OTTAWA — An Ottawa family, who has been dealing with mould in their south Ottawa apartment, is grateful for the support they have received from the community.

“I would like to say big very mighty, big thank you to everyone,” says Nofisat Adeniyi.

Adeniyi lives with her three sons in a South Keys apartment. Her son Desmond turned to social media on Sunday to seek help for the family, saying they’ve been dealing with mould in their unit and it has taken too long to fix.

“I see my mom go through a struggle everyday; with three kids, it’s not easy,” says 16-year-old Desmond Adeniyi.

He setup a GoFundMe page to help the family raise money to move out. After gaining online attention and the story, which originally aired CTV News Ottawa on Tuesday, they have been able to raise over $30,000.

“Yes!
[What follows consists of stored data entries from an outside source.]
===== config.mk =====
export PLATFORM = sky130hd
export DESIGN_NAME = queue_port_ctrl_flat
export DESIGN_NICKNAME = d
export VERILOG_FILES = /design/src/rtl/queue_port_ctrl_pkg.sv /design/src/rtl/queue_port_ctrl_if.sv /design/src/rtl/queue_port_ctrl_skid_buf2.sv /design/src/rtl/queue_port_ctrl.sv /design/src/flat_wrapper.sv
export SDC_FILE = /design/constraint.sdc
export NUM_CORES = 1
export LEC_CHECK = 0
export CAP_MARGIN = 20
export CORE_UTILIZATION = 45
export DETAILED_ROUTE_END_ITERATION = 8
export PLACE_DENSITY_LB_ADDON = 0.12
export SLEW_MARGIN = 0
export SYNTH_ARGS = -nofsm -noshare
export SYNTH_HDL_FRONTEND = slang
export SYNTH_SLANG_ARGS = --single-unit

===== constraint.sdc =====
create_clock -name clk -period 2.2 [get_ports clk]
set_input_delay 0.33 -clock clk [delete_from_list [all_inputs] [get_ports clk]]
set_output_delay 0.33 -clock clk [all_outputs]
set_load 0.02 [all_outputs]

===== src/rtl/queue_port_ctrl_pkg.sv =====
// Shared constants and encodings for the queue port controller.
// Holds the queue geometry, mirror-level width and the q_rw pin encoding.
// No logic; imported by the interface, the skid buffer and the controller.
package queue_port_ctrl_pkg;

  localparam int WORD_W       = 4;                         // queue word length
  localparam int QUEUE_DEPTH  = 8;                         // queue capacity in words
  localparam int LEVEL_W      = $clog2(QUEUE_DEPTH + 1);   // holds 0..QUEUE_DEPTH
  localparam int RD_LATENCY   = 1;                         // pop-issue to q_dout valid
  localparam int WR_BURST_MAX = 4;                         // pushes before a forced drain

  // The queue has no idle encoding: write when 1, pop when 0.
  localparam logic Q_WRITE = 1'b1;
  localparam logic Q_READ  = 1'b0;

endpackage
I was surprised, a big surprise!” says Nofisat Adeniyi, “We are free from the mess that we’ve been going through.”

The family was so touched, they decided to pay it forward and donated $5,000 to another family in need, “A lady my son told me about,” says Nofisat Adeniyi.

The recipient wants to remain anonymous, but when she found out from Adeniyi, “She was crying, she has three kids; I remember when I was, I can feel what she’s feeling – because I was once in those shoes.”
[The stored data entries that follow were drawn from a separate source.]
<file path="src/rtl/input_debouncer.sv">
// input_debouncer: synchroniser plus counter-based debounce FSM producing a glitch-free clean_out.
// Optional aborted-transition counter enabled by INPUT_DEBOUNCER_GLITCH_CNT_EN.
module input_debouncer #(
  parameter int SYNC_STAGES     = 2,
  parameter int DEBOUNCE_CYCLES = 16,
  parameter int GLITCH_CNT_W    = 8
) (
  input  logic clk,
  input  logic resetn,
  input  logic noisy_in,
  input  logic enable,
  output logic clean_out,
  output logic busy
`ifdef INPUT_DEBOUNCER_GLITCH_CNT_EN
  ,
  input  logic                    glitch_clr,
  output logic [GLITCH_CNT_W-1:0] glitch_cnt
`endif
);
  localparam int CNT_W = DEBOUNCE_CYCLES > 1 ? $clog2(DEBOUNCE_CYCLES) : 1;
  localparam logic [CNT_W-1:0] CNT_MAX = CNT_W'(DEBOUNCE_CYCLES - 1);
  if (SYNC_STAGES < 2 || DEBOUNCE_CYCLES < 1 || GLITCH_CNT_W < 1) begin : g_bad_params
    $error("input_debouncer: illegal parameter value");
  end
  // Encoding {clean, checking}: outputs come straight off the state flops
  typedef enum logic [1:0] {
    S_LOW    = 2'b00,
    S_CHK_HI = 2'b01,
    S_HIGH   = 2'b10,
    S_CHK_LO = 2'b11
  } state_t;
  state_t state, state_n;
  logic [SYNC_STAGES-1:0] sync;
  logic [CNT_W-1:0] cnt, cnt_n;
  logic sync_in;
  assign sync_in = sync[SYNC_STAGES-1];
  always_ff @(posedge clk or negedge resetn) begin
    if (!resetn) begin
      sync  <= '0;
      state <= S_LOW;
      cnt   <= '0;
    end else begin
      sync  <= {sync[SYNC_STAGES-2:0], noisy_in};
      state <= state_n;
      cnt   <= cnt_n;
    end
  end
  always_comb begin
    state_n = state;
    cnt_n   = cnt;
    case (state)
      S_LOW: if (enable && sync_in) begin
        state_n = S_CHK_HI;
        cnt_n   = '0;
      end
      S_HIGH: if (enable && !sync_in) begin
        state_n = S_CHK_LO;
        cnt_n   = '0;
      end
      S_CHK_HI: if (!enable) state_n = S_LOW;
        else if (!sync_in) begin
          state_n = S_LOW;
          cnt_n   = '0;
        end else if (cnt == CNT_MAX) state_n = S_HIGH;
        else cnt_n = cnt + 1'b1;
      default: if (!enable) state_n = S_HIGH;
        else if (sync_in) begin
          state_n = S_HIGH;
          cnt_n   = '0;
        end else if (cnt == CNT_MAX) state_n = S_LOW;
        else cnt_n = cnt + 1'b1;
    endcase
  end
  always_comb begin
    clean_out = state[1];
    busy      = state[0];
  end
`ifdef INPUT_DEBOUNCER_GLITCH_CNT_EN
  // A glitch is the input reverting to the current clean level while checking
  logic glitch;
  assign glitch = enable && state[0] && (sync_in == state[1]);
  always_ff @(posedge clk or negedge resetn) begin
    if (!resetn) glitch_cnt <= '0;
    else if (glitch_clr) glitch_cnt <= '0;
    else if (glitch && !(&glitch_cnt)) glitch_cnt <= glitch_cnt + 1'b1;
  end
`endif
endmodule

</file>
==> src/rtl/iq_integrate_dump.sv <==
// I/Q integrate-and-dump: sums 16-bit lanes, accumulates over a window,
// then scales by an arithmetic right shift and saturates to 16 bits.
// Ports:
//   clock, reset            - rising-edge clock, synchronous active-high reset
//   data_in_i/q, _valid     - NUMBER_OF_LINE packed signed 16-bit lanes
//   dump_length, shift      - window length (0 means 1) and output shift
//   data_out_i/q, _valid    - saturated integrals, one-cycle valid pulse
//   overflow                - sticky flag, set when a dump saturates
module iq_integrate_dump #(
   parameter int NUMBER_OF_LINE = 8,
   parameter int ACC_WIDTH      = 40
) (
   input  logic                        clock,
   input  logic                        reset,
   input  logic [16*NUMBER_OF_LINE-1:0] data_in_i,
   input  logic [16*NUMBER_OF_LINE-1:0] data_in_q,
   input  logic                        data_in_valid,
   input  logic [15:0]                 dump_length,
   input  logic [4:0]                  shift,
   output logic [15:0]                 data_out_i,
   output logic [15:0]                 data_out_q,
   output logic                        data_out_valid,
   output logic                        overflow
);

   localparam int SUM_W = 19;

   typedef enum logic {
      IDLE,
      INTEG
   } state_t;

   // ---------------- stage 1: lane sums ----------------
   logic [SUM_W-1:0] sum_i_d, sum_q_d;
   logic [SUM_W-1:0] sum_i_q, sum_q_q;
   logic             s1_vld_q;
   logic [15:0]      s1_len_q;
   logic [4:0]       s1_sh_q;

   always_comb begin
      sum_i_d = '0;
      sum_q_d = '0;
      for (int k = 0; k < NUMBER_OF_LINE; k++) begin
         sum_i_d = sum_i_d
                 + {{(SUM_W-16){data_in_i[16*k+15]}}, data_in_i[16*k +: 16]};
         sum_q_d = sum_q_d
                 + {{(SUM_W-16){data_in_q[16*k+15]}}, data_in_q[16*k +: 16]};
      end
   end

   // Window controls travel with the beat so they are latched against
   // the same beat that opens the window.
   always_ff @(posedge clock) begin
      if (reset) begin
         s1_vld_q <= 1'b0;
         sum_i_q  <= '0;
         sum_q_q  <= '0;
         s1_len_q <= '0;
         s1_sh_q  <= '0;
      end else begin
         s1_vld_q <= data_in_valid;
         sum_i_q  <= sum_i_d;
         sum_q_q  <= sum_q_d;
         s1_len_q <= dump_length;
         s1_sh_q  <= shift;
      end
   end

   // ---------------- stage 2: accumulator FSM ----------------
   state_t                 state_q, state_d;
   logic [ACC_WIDTH-1:0]   acc_i_q, acc_i_d;
   logic [ACC_WIDTH-1:0]   acc_q_q, acc_q_d;
   logic [15:0]            cnt_q, cnt_d;
   logic [15:0]            len_q, len_d;
   logic [4:0]             sh_q, sh_d;
   logic                   dump_q, dump_d;
   logic [ACC_WIDTH-1:0]   ext_i, ext_q;
   logic [15:0]            len_in;

   assign ext_i  = {{(ACC_WIDTH-SUM_W){sum_i_q[SUM_W-1]}}, sum_i_q};
   assign ext_q  = {{(ACC_WIDTH-SUM_W){sum_q_q[SUM_W-1]}}, sum_q_q};
   assign len_in = (s1_len_q == 16'd0) ? 16'd1 : s1_len_q;

   always_comb begin
      state_d = state_q;
      acc_i_d = acc_i_q;
      acc_q_d = acc_q_q;
      cnt_d   = cnt_q;
      len_d   = len_q;
      sh_d    = sh_q;
      dump_d  = 1'b0;
      if (s1_vld_q) begin
         unique case (state_q)
            IDLE: begin
               acc_i_d = ext_i;
               acc_q_d = ext_q;
               len_d   = len_in;
               sh_d    = s1_sh_q;
               cnt_d   = 16'd1;
               if (len_in == 16'd1) begin
                  dump_d = 1'b1;
               end else begin
                  state_d = INTEG;
               end
            end
            INTEG: begin
               acc_i_d = acc_i_q + ext_i;
               acc_q_d = acc_q_q + ext_q;
               cnt_d   = cnt_q + 16'd1;
               if (cnt_d == len_q) begin
                  dump_d  = 1'b1;
                  state_d = IDLE;
               end
            end
         endcase
      end
   end

   always_ff @(posedge clock) begin
      if (reset) begin
         state_q <= IDLE;
         acc_i_q <= '0;
         acc_q_q <= '0;
         cnt_q   <= '0;
         len_q   <= '0;
         sh_q    <= '0;
         dump_q  <= 1'b0;
      end else begin
         state_q <= state_d;
         acc_i_q <= acc_i_d;
         acc_q_q <= acc_q_d;
         cnt_q   <= cnt_d;
         len_q   <= len_d;
         sh_q    <= sh_d;
         dump_q  <= dump_d;
      end
   end

   // ---------------- stage 3: scale and saturate ----------------
   // A following window may reload acc/shift on the same edge that this
   // stage captures them; the registered values are still the dumped ones.
   function automatic logic [16:0] sat16(input logic [ACC_WIDTH-1:0] v);
      logic [ACC_WIDTH-16:0] hi;
      hi = v[ACC_WIDTH-1:15];
      if ((&hi) || !(|hi)) begin
         sat16 = {1'b0, v[15:0]};
      end else if (v[ACC_WIDTH-1]) begin
         sat16 = {1'b1, 16'h8000};
      end else begin
         sat16 = {1'b1, 16'h7fff};
      end
   endfunction

   logic [ACC_WIDTH-1:0] shr_i, shr_q;
   logic [16:0]          sat_i, sat_q;
   logic [15:0]          out_i_q, out_q_q;
   logic                 out_vld_q, ovf_q;

   assign shr_i = $unsigned($signed(acc_i_q) >>> sh_q);
   assign shr_q = $unsigned($signed(acc_q_q) >>> sh_q);
   assign sat_i = sat16(shr_i);
   assign sat_q = sat16(shr_q);

   always_ff @(posedge clock) begin
      if (reset) begin
         out_i_q   <= '0;
         out_q_q   <= '0;
         out_vld_q <= 1'b0;
         ovf_q     <= 1'b0;
      end else begin
         out_vld_q <= dump_q;
         if (dump_q) begin
            out_i_q <= sat_i[15:0];
            out_q_q <= sat_q[15:0];
            ovf_q   <= ovf_q | sat_i[16] | sat_q[16];
         end
      end
   end

   assign data_out_i     = out_i_q;
   assign data_out_q     = out_q_q;
   assign data_out_valid = out_vld_q;
   assign overflow       = ovf_q;

endmodule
CTV News Ottawa did reach out to the property management company for an update on the mould. In a statement on Wednesday, a spokesperson for COGIR Realty wrote:

“We respect the privacy of our residents and are unable to disclose any specific information regarding any of our residents. We can, however, let you know that we are working with the residents and are making every effort to resolve this matter as soon as possible,” said Cogir Real Estate

The giving did not stop at just cash donations. “When I saw the segment, the thing that struck me the most was how easily the situation can be resolved,” says mould removal expert Charlie Leduc with Mold Busters in Ottawa.

Leduc is not involved in the case, but appeared in the original story, and after seeing the mould on TV wanted to help.

“This isn’t something that we typically do, but given the circumstance and given the fact that this has gone on way too long, our company is willing to go in and do this work for free,” said Leduc.

The Adeniyi family may now have some options, and are grateful to the community for the support.

“Yes, It’s great news — you can see me smiling,” says Nofisat.